Como afirmó John Stuart Mill, la sociedad no puede interferir en el comportamiento de ninguno de sus miembros salvo que afecte a terceras personas. Es el archifamoso principio del daño. Asumiendo este principio, no puede afirmarse que la decisión individual de Djokovic no afecta a nadie pues sí perjudica tanto a terceras personas como a la sociedad en su conjunto. Es cierto que las vacunas todavía no son esterilizantes y que hay dudas sobre si reducen la cantidad de virus en las vías aéreas superiores, pero sí está sobradamente demostrado que reducen considerablemente la severidad de la Covid-19 y, con ello, la necesidad de requerir hospitalización. Esto último afecta a terceras personas que (a) estando vacunadas tienen mayor riesgo por estar inmunodeprimidas (personas con un trasplante de órgano sólido o con un tratamiento para el cáncer) o (b) acuden al hospital por otra patología grave (desde un ictus hasta una meningitis). Tanto (a) como (b) pueden verse privadas de unos recursos sanitarios, que siempre son escasos, por estar siendo utilizados por personas no vacunadas. No estoy diciendo que no haya que tratar a los no vacunados, sino que podrían haber evitado el consumo de recursos escasos que podrían llegar a necesitar otras personas sin la opción de vacunarse o de tener un buen nivel de anticuerpos.

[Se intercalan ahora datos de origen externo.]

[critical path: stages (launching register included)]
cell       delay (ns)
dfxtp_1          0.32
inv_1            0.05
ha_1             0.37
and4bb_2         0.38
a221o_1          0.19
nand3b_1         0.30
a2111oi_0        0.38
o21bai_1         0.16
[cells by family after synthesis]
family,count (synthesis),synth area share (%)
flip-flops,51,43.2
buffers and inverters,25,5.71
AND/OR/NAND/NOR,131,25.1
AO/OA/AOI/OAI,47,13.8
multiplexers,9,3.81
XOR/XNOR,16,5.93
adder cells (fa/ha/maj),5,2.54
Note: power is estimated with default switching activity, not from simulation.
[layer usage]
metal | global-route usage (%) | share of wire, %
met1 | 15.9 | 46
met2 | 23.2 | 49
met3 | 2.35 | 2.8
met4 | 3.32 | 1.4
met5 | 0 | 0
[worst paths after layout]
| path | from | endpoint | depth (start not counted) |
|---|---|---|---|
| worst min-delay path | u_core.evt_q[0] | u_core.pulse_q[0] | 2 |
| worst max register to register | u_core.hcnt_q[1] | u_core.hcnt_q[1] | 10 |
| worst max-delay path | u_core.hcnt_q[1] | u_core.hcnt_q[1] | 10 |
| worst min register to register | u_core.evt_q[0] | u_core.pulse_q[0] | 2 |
$ cat config.mk
export PLATFORM = sky130hd
export DESIGN_NAME = sparc_ctrl_seq
export DESIGN_NICKNAME = d
export VERILOG_FILES = /design/src/rtl/sparc_ctrl_seq.sv
export SDC_FILE = /design/constraint.sdc
export NUM_CORES = 1
export LEC_CHECK = 0
export ABC_AREA = 1
export BUFFER_PORTS_ARGS = -buffer_cell sky130_fd_sc_hd__buf_4
export CAP_MARGIN = 0
export CELL_PAD_IN_SITES_DETAIL_PLACEMENT = 1
export CELL_PAD_IN_SITES_GLOBAL_PLACEMENT = 1
export CORE_ASPECT_RATIO = 1.5
export CORE_MARGIN = 3
export CORE_UTILIZATION = 24
export CTS_BUF_LIST = sky130_fd_sc_hd__clkbuf_16
export CTS_CLUSTER_DIAMETER = 200
export DETAILED_ROUTE_END_ITERATION = 12
export PLACE_DENSITY_LB_ADDON = 0.1
export SETUP_SLACK_MARGIN = 0.1
export SYNTH_ARGS = -nofsm -noshare
export SYNTH_HDL_FRONTEND = slang
export SYNTH_SLANG_ARGS = --single-unit
$ cat constraint.sdc
create_clock -name Clk -period 2.8 [get_ports Clk]
set_clock_uncertainty 0.15 [all_clocks]
set_input_delay 0.14 -clock Clk [delete_from_list [all_inputs] [get_ports Clk]]
set_output_delay 0.14 -clock Clk [all_outputs]
set_load 0.005 [all_outputs]
==> src/rtl/cpu_types.sv <==
// rtl/cpu_types.sv - shared OTTER pipeline types and constants
package cpu_types;

    localparam int OTTER_WB_DEPTH = 3;
    localparam int OTTER_LOAD_LAT = 1;

    typedef logic [$clog2(OTTER_WB_DEPTH+1)-1:0] fwd_sel_t;

    typedef enum logic [1:0] {
        FWD_RF  = 2'd0,
        FWD_WB  = 2'd1,
        FWD_MEM = 2'd2,
        FWD_EX  = 2'd3
    } fwd_src_e;

endpackage

==> src/rtl/otter_sb_entry.sv <==
// rtl/otter_sb_entry.sv - one register's retire/ready countdown pair
module otter_sb_entry #(
    parameter int WB_DEPTH    = 3,
    parameter int ALU_LAT     = 0,
    parameter int LOAD_LAT    = 1,
    parameter int FLUSH_DEPTH = 2,
    parameter int RC_W        = 2,
    parameter int RDY_W       = 1
) (
    input  logic             CLK,
    input  logic             RST_N,
    input  logic             issue_hit,
    input  logic             issue_is_load,
    input  logic             flush,
    output logic [RC_W-1:0]  retire_cnt,
    output logic [RDY_W-1:0] ready_cnt
);

    // Entries above this retire count are the young stages a flush squashes.
    localparam logic [RC_W-1:0]  FLUSH_THR   = RC_W'(WB_DEPTH - FLUSH_DEPTH);
    localparam logic [RC_W-1:0]  RETIRE_INIT = RC_W'(WB_DEPTH);
    localparam logic [RDY_W-1:0] LOAD_INIT   = RDY_W'(LOAD_LAT);
    localparam logic [RDY_W-1:0] ALU_INIT    = RDY_W'(ALU_LAT);

    // Flush squash beats issue (issue is already gated by flush), issue beats decrement.
    always_ff @(posedge CLK) begin
        if (!RST_N) begin
            retire_cnt <= '0;
            ready_cnt  <= '0;
        end else if (flush && (retire_cnt > FLUSH_THR)) begin
            retire_cnt <= '0;
            ready_cnt  <= '0;
        end else if (issue_hit) begin
            retire_cnt <= RETIRE_INIT;
            ready_cnt  <= issue_is_load ? LOAD_INIT : ALU_INIT;
        end else begin
            if (retire_cnt != '0) retire_cnt <= retire_cnt - RC_W'(1);
            if (ready_cnt != '0)  ready_cnt  <= ready_cnt - RDY_W'(1);
        end
    end

endmodule

==> src/rtl/otter_decode_scoreboard.sv <==
// rtl/otter_decode_scoreboard.sv - decode-stage hazard scoreboard with stall and forwarding select
module otter_decode_scoreboard
    import cpu_types::*;
#(
    parameter int NUM_REGS    = 32,
    parameter int ADDR_W      = 5,
    parameter int WB_DEPTH    = OTTER_WB_DEPTH,
    parameter int ALU_LAT     = 0,
    parameter int LOAD_LAT    = OTTER_LOAD_LAT,
    parameter int FLUSH_DEPTH = 2,
    parameter int CNT_W       = 32,
    parameter int FSW         = $clog2(WB_DEPTH+1)
) (
    input  logic              CLK,
    input  logic              RST_N,
    input  logic              issue_valid,
    input  logic [ADDR_W-1:0] issue_rd,
    input  logic              issue_rd_used,
    input  logic              issue_is_load,
    input  logic [ADDR_W-1:0] rs1_addr,
    input  logic [ADDR_W-1:0] rs2_addr,
    input  logic              rs1_used,
    input  logic              rs2_used,
    input  logic              flush,
    output logic              stall,
    output logic [FSW-1:0]    fwd_sel_a,
    output logic [FSW-1:0]    fwd_sel_b,
    output logic [NUM_REGS-1:0] busy,
    output logic [CNT_W-1:0]  stall_count
);

    localparam int RDY_MAX = (LOAD_LAT > ALU_LAT) ? LOAD_LAT : ALU_LAT;
    localparam int RDY_W   = (RDY_MAX < 1) ? 1 : $clog2(RDY_MAX+1);

    logic [FSW-1:0]   retire_cnt [NUM_REGS];
    logic [RDY_W-1:0] ready_cnt  [NUM_REGS];

    logic rs1_live;
    logic rs2_live;
    logic issue_ok;

    // x0 is hard-wired: never busy, never forwarded, never stalls.
    assign retire_cnt[0] = '0;
    assign ready_cnt[0]  = '0;
    assign busy[0]       = 1'b0;

    // One counter pair per architectural register except x0.
    for (genvar r = 1; r < NUM_REGS; r++) begin : g_entry
        otter_sb_entry #(
            .WB_DEPTH    (WB_DEPTH),
            .ALU_LAT     (ALU_LAT),
            .LOAD_LAT    (LOAD_LAT),
            .FLUSH_DEPTH (FLUSH_DEPTH),
            .RC_W        (FSW),
            .RDY_W       (RDY_W)
        ) u_entry (
            .CLK           (CLK),
            .RST_N         (RST_N),
            .issue_hit     (issue_ok && (issue_rd == ADDR_W'(r))),
            .issue_is_load (issue_is_load),
            .flush         (flush),
            .retire_cnt    (retire_cnt[r]),
            .ready_cnt     (ready_cnt[r])
        );
        assign busy[r] = (retire_cnt[r] != '0);
    end

    assign rs1_live = rs1_used && (rs1_addr != '0);
    assign rs2_live = rs2_used && (rs2_addr != '0);

    // Hazard detection and forwarding select are purely combinational on the decode sources.
    always_comb begin
        stall     = 1'b0;
        fwd_sel_a = '0;
        fwd_sel_b = '0;
        if (issue_valid && !flush &&
            ((rs1_live && (ready_cnt[rs1_addr] != '0)) ||
             (rs2_live && (ready_cnt[rs2_addr] != '0)))) begin
            stall = 1'b1;
        end
        if (rs1_live) fwd_sel_a = retire_cnt[rs1_addr];
        if (rs2_live) fwd_sel_b = retire_cnt[rs2_addr];
    end

    assign issue_ok = issue_valid && !stall && !flush && issue_rd_used && (issue_rd != '0);

    // Saturating count of cycles spent stalled.
    always_ff @(posedge CLK) begin
        if (!RST_N) begin
            stall_count <= '0;
        end else if (stall && (stall_count != '1)) begin
            stall_count <= stall_count + CNT_W'(1);
        end
    end

endmodule

==> config.mk <==
export PLATFORM = sky130hd
export DESIGN_NAME = otter_decode_scoreboard
export DESIGN_NICKNAME = d
export VERILOG_FILES = /design/src/rtl/cpu_types.sv /design/src/rtl/otter_sb_entry.sv /design/src/rtl/otter_decode_scoreboard.sv
export SDC_FILE = /design/constraint.sdc
export NUM_CORES = 1
export LEC_CHECK = 0
export CORE_UTILIZATION = 65
export CTS_CLUSTER_SIZE = 24
export DETAILED_ROUTE_END_ITERATION = 8
export DONT_BUFFER_PORTS = 1
export PLACE_DENSITY = 0.81
export SYNTH_ARGS = -nofsm -noshare
export SYNTH_HDL_FRONTEND = slang
export SYNTH_SLANG_ARGS = --single-unit
==> constraint.sdc <==
create_clock -name CLK -period 3.5 [get_ports CLK]
set_clock_uncertainty 0.1 [all_clocks]
set_input_delay 0.35 -clock CLK [delete_from_list [all_inputs] [get_ports CLK]]
set_output_delay 0.35 -clock CLK [all_outputs]
set_load 0.02 [all_outputs]
==> results.sh <==
export IMPL_synth_ff_latch_count=125
export IMPL_dr_total_vias=6723
export IMPL_cts_tree="built"
export IMPL_ctsResizeCount=0
export IMPL_routed_wl_um=21000
export IMPL_max_freq_ghz=0.331
export IMPL_timing_hold_worst_start="RST_N"
export IMPL_holdPathEnd="g_entry[19].u_entry.retire_cnt[1]$_SDFFE_PP0P_"
export IMPL_cp_data_arrival_time_ps=3240
export IMPL_area_growth_syn_to_layout_pct=8.28
export IMPL_reg2reg_slack_ps=480
export IMPL_clk_pin_slew_worst_paths_ps=60
export IMPL_fin_util=0.722
export IMPL_min_delay_path_depth=2
export IMPL_final_hold_violation_count=0
export IMPL_worst_setup_path_end_kind="flip-flop"
export IMPL_cell_leakage_power_uw=0.00334
export IMPL_power_density_cell_area_nw_per_um2=769
export IMPL_max_rail_drop_vdd_mv=0.463
export IMPL_initial_core_utilization=0.666
export IMPL_insertion_delay_ps=430
export IMPL_fp_coreArea_um2=12000
export IMPL_cts_repair_timing_setup_buffer_count=0
export IMPL_critical_path_reg2reg_startpoint="stall_count[6]$_SDFFE_PN0P_"
export IMPL_critical_path_startpoint_type="flip-flop"
export IMPL_fill_count=857
export IMPL_timing_worst_slew_pin_value_ps=926
export IMPL_synth_cell_area_um2=8010
export IMPL_post_drt_via_cell_ratio=6.64
export IMPL_path_max_fanout=15
export IMPL_gp_congestion=0.938
export IMPL_detail_route_first_pass_iterations=8
export IMPL_cap_violations=0
export IMPL_layout_worst_path_cycle_share=0.864
export IMPL_globalRouteOverflowTotal=0
export IMPL_synth_edf_count=0
export IMPL_io_buffer_count=0
export IMPL_r2r_worst_path_cells=9
export IMPL_cts_made_buffers=17
export IMPL_dominantRegCellSynth="sky130_fd_sc_hd__dfxtp_1"
export IMPL_synth_cell_types=59
export IMPL_grt_setup_unrepaired="no"
export IMPL_synthesis_nets=956
export IMPL_setup_viol=0
export IMPL_status="completed"
export IMPL_clock_tree_root_cell="sky130_fd_sc_hd__clkbuf_16"
export IMPL_post_route_min_period_ps=3020
export IMPL_required_ps=3720
export IMPL_global_route_usage_total=0.341
export IMPL_drtIter0Drc=744
export IMPL_synth_yosys_seq_area_share=0.313
export IMPL_floorplan_die_area_um2=12800
export IMPL_post_syn_instances=870
export IMPL_dpl_hpwl_um=14600
export IMPL_post_synth_cell_area_avg_um2=9.20
export IMPL_clk_path_buf_depth=2
export IMPL_io_pin_count=92
export IMPL_grt_first_pass_wirelength_um=33700
export IMPL_worstSetupPathType="flip-flop to flip-flop"
export IMPL_hold_path_class="primary input to flip-flop"
export IMPL_drive_above_1_share=0.153
export IMPL_antenna_cells_inserted=0
export IMPL_reg2reg_to="stall_count[14]$_SDFFE_PN0P_"
export IMPL_grt_antenna_before_repair=0
export IMPL_slew_hr=0.382
export IMPL_slew_viol_final=0
export IMPL_asyncSetResetFlopFracSynth=0
export IMPL_clock_sinks=125
export IMPL_setup_total_negative_slack_ps=0
export IMPL_die_w_um=113
export IMPL_antenna_violating_nets_post_route=0
export IMPL_finish_net_count=938
export IMPL_routedWlPerCell_um=20.7
export IMPL_first_global_vias=6783
export IMPL_ctsHtreeMaxLevel=4
export IMPL_grt_max_degree=33
export IMPL_chipHeight_um=113
export IMPL_std_cell_rows=40
export IMPL_detail_route_drc_violations=0
export IMPL_yosys_warnings=0
power breakdown:
part	internal (µW)	switching (µW)	leakage [µW]
registers	1720	350	0.00102
clock network	1310	660	0.000322
logic	1170	1460	0.00200
total	4200	2470	0.00334
cell type report:
type,count,area [µm²],share of cell area
Multi-Input combinational cell,600,4880,0.563
Sequential cell,125,2500,0.289
Clock buffer,20,467,0.0538
Inverter,99,372,0.0429
Clock inverter,12,190,0.0219
Tap cell,147,184,0.0212
Timing Repair Buffer,9,70.1,0.00808
worst max-delay path, stage by stage, from the launching register on:
cell and delay [ps]:
sky130_fd_sc_hd__dfxtp_1 540, sky130_fd_sc_hd__nand4_1 220, sky130_fd_sc_hd__or4_1 630, sky130_fd_sc_hd__nand2b_4 230, sky130_fd_sc_hd__or2_4 250, sky130_fd_sc_hd__o21ai_4 340, sky130_fd_sc_hd__or2_1 180, sky130_fd_sc_hd__buf_4 170
sky130_fd_sc_hd__nor3_1 60, sky130_fd_sc_hd__o21a_1 180
synthesized netlist by cell type (all sizes together), types with 6 or more instances:
master / count / area share
buf: 30 / 0.023
nand3: 29 / 0.018
nand3b: 19 / 0.018
xnor2: 14 / 0.015
nor2: 43 / 0.020
a21oi: 76 / 0.048
mux2: 33 / 0.046
mux2i: 12 / 0.015
nand2: 70 / 0.034
clkbuf: 16 / 0.0075
ha: 63 / 0.098
and3: 6 / 0.0047
or3: 7 / 0.0055
nor4: 10 / 0.0078
inv: 98 / 0.046
mux4: 47 / 0.13
nor2b: 12 / 0.0097
xor2: 31 / 0.034
nor3: 28 / 0.018
dfxtp: 125 / 0.31
o21ai: 27 / 0.018
nand4: 25 / 0.020
repair_timing:
item	CTS	global route
hold buffers	1	0
endpoints found under the hold margin	19	0
endpoints found under the setup margin	0	0
registers in the layout, summed over array words and instances (netlist names):
register	count
stall_count	32
g_entry.u_entry.ready_cnt	31
g_entry.u_entry.retire_cnt	62
stage by stage:
| stage | worst slack [ps] | instances | total power [µW] | area, µm² | hold WS (ps) |
|---|---|---|---|---|---|
| finish | 478 | 1012 | 6670 | 8670 | 11.5 |
| global route | 309 | 1012 | 7040 | 8670 | 9.84 |
| CTS | 513 | 1012 | 6650 | 8670 | 11.8 |
| detailed placement | 535 | 979 | 4650 | 8000 | 391 |
| global placement | 627 | 979 | 4400 | 8000 | 373 |
| floorplan | 584 | 870 | 4150 | 8010 | 435 |
kinds of logic (layout without fill, tap and decap cells):
kind of cell | count (synthesis) | in the layout | synth area share
flops | 125 | 125 | 0.313
other cells | 1 | 1 | 0.000468
buf+inv | 145 | 140 | 0.0774
simple gates | 273 | 273 | 0.178
xor+xnor | 45 | 45 | 0.0492
fa+ha+maj | 63 | 63 | 0.0985
mux | 92 | 92 | 0.194
compound gates | 126 | 126 | 0.0899
layer usage:
metal,track usage,part of all wire,routed length [µm],up-vias
met5,0,0,0,-
met2,0.585,0.49,10200,413
met3,0.104,0.10,2180,100
met4,0.180,0.041,850,0
li1,-,-,-,3031
met1,0.382,0.37,7770,3179
worst max-delay path by stage:
stage	from	end	slack, ps	cells past startpoint
final	stall_count[6]$_SDFFE_PN0P_	stall_count[14]$_SDFFE_PN0P_	480	9
after detailed placement	stall_count[6]$_SDFFE_PN0P_	stall_count[29]$_SDFFE_PN0P_	530	9
after CTS	stall_count[6]$_SDFFE_PN0P_	stall_count[29]$_SDFFE_PN0P_	510	9
after global routing	stall_count[6]$_SDFFE_PN0P_	stall_count[4]$_SDFFE_PN0P_	310	9
after global placement	stall_count[6]$_SDFFE_PN0P_	stall_count[29]$_SDFFE_PN0P_	630	9
after floorplan	rs1_addr[0]	fwd_sel_a[0]	580	7
layout by cell type (no fill, tap or decap), types with 6 or more instances in the layout:
| cell type | n |
|---|---|
| sky130_fd_sc_hd__nand3_1 | 29 |
| sky130_fd_sc_hd__xor2_1 | 31 |
| sky130_fd_sc_hd__ha_1 | 63 |
| sky130_fd_sc_hd__mux4_2 | 47 |
| sky130_fd_sc_hd__nor2b_1 | 11 |
| sky130_fd_sc_hd__xnor2_1 | 14 |
| sky130_fd_sc_hd__mux2i_1 | 12 |
| sky130_fd_sc_hd__a21oi_1 | 76 |
| sky130_fd_sc_hd__clkbuf_16 | 17 |
| sky130_fd_sc_hd__o21ai_0 | 24 |
| sky130_fd_sc_hd__dfxtp_1 | 125 |
| sky130_fd_sc_hd__nor3_1 | 27 |
| sky130_fd_sc_hd__buf_4 | 8 |
| sky130_fd_sc_hd__or3_1 | 7 |
| sky130_fd_sc_hd__nor4_1 | 10 |
| sky130_fd_sc_hd__nand4_1 | 25 |
| sky130_fd_sc_hd__and3_1 | 6 |
| sky130_fd_sc_hd__inv_1 | 98 |
| sky130_fd_sc_hd__mux2_2 | 33 |
| sky130_fd_sc_hd__nand2_1 | 65 |
| sky130_fd_sc_hd__nand3b_1 | 19 |
| sky130_fd_sc_hd__nor2_1 | 43 |
(Power assumes the default switching activity.)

Por otra parte, la decisión individual también afecta a la sociedad, imponiéndola y externalizando unos costes en forma de estrés del sistema sanitario sobre los que cabe algún tipo de reacción. La limitación de la libertad de circulación o de entrada en determinados establecimientos de las personas no vacunadas pueden ser dos de esas medidas reactivas. Son medidas de autoprotección que adopta la sociedad frente a quienes ejercen su autonomía personal de manera solipsista.
La autonomía personal no puede entenderse exclusivamente desde una óptica individual porque no somos islas, no vivimos aislados, sin conexión con terceras personas. La autonomía debe entenderse de manera relacional, lo cual permite comprender que todas las personas estamos socialmente incrustadas y que nuestras identidades individuales están formadas en un contexto de relaciones sociales en el que interactúan múltiples determinantes sociales. Debemos cuestionar esa concepción de la autonomía que despoja a las personas de todos sus atributos, que las deja solas ante el peligro; y plantearnos que quizás sólo seamos y nos convirtamos en personas en relación con otras. En esa relación con otras, el cuidado es fundamental.
A Djokovic se le cuida no obligándole a que se vacune; pero Djokovic también debe cuidar a las personas que viven en Australia evitando, llegado el caso, consumir unos recursos sanitarios que son escasos y que otra persona, sin la opción de poder vacunarse o con una condición peor de salud, podría llegar a necesitar.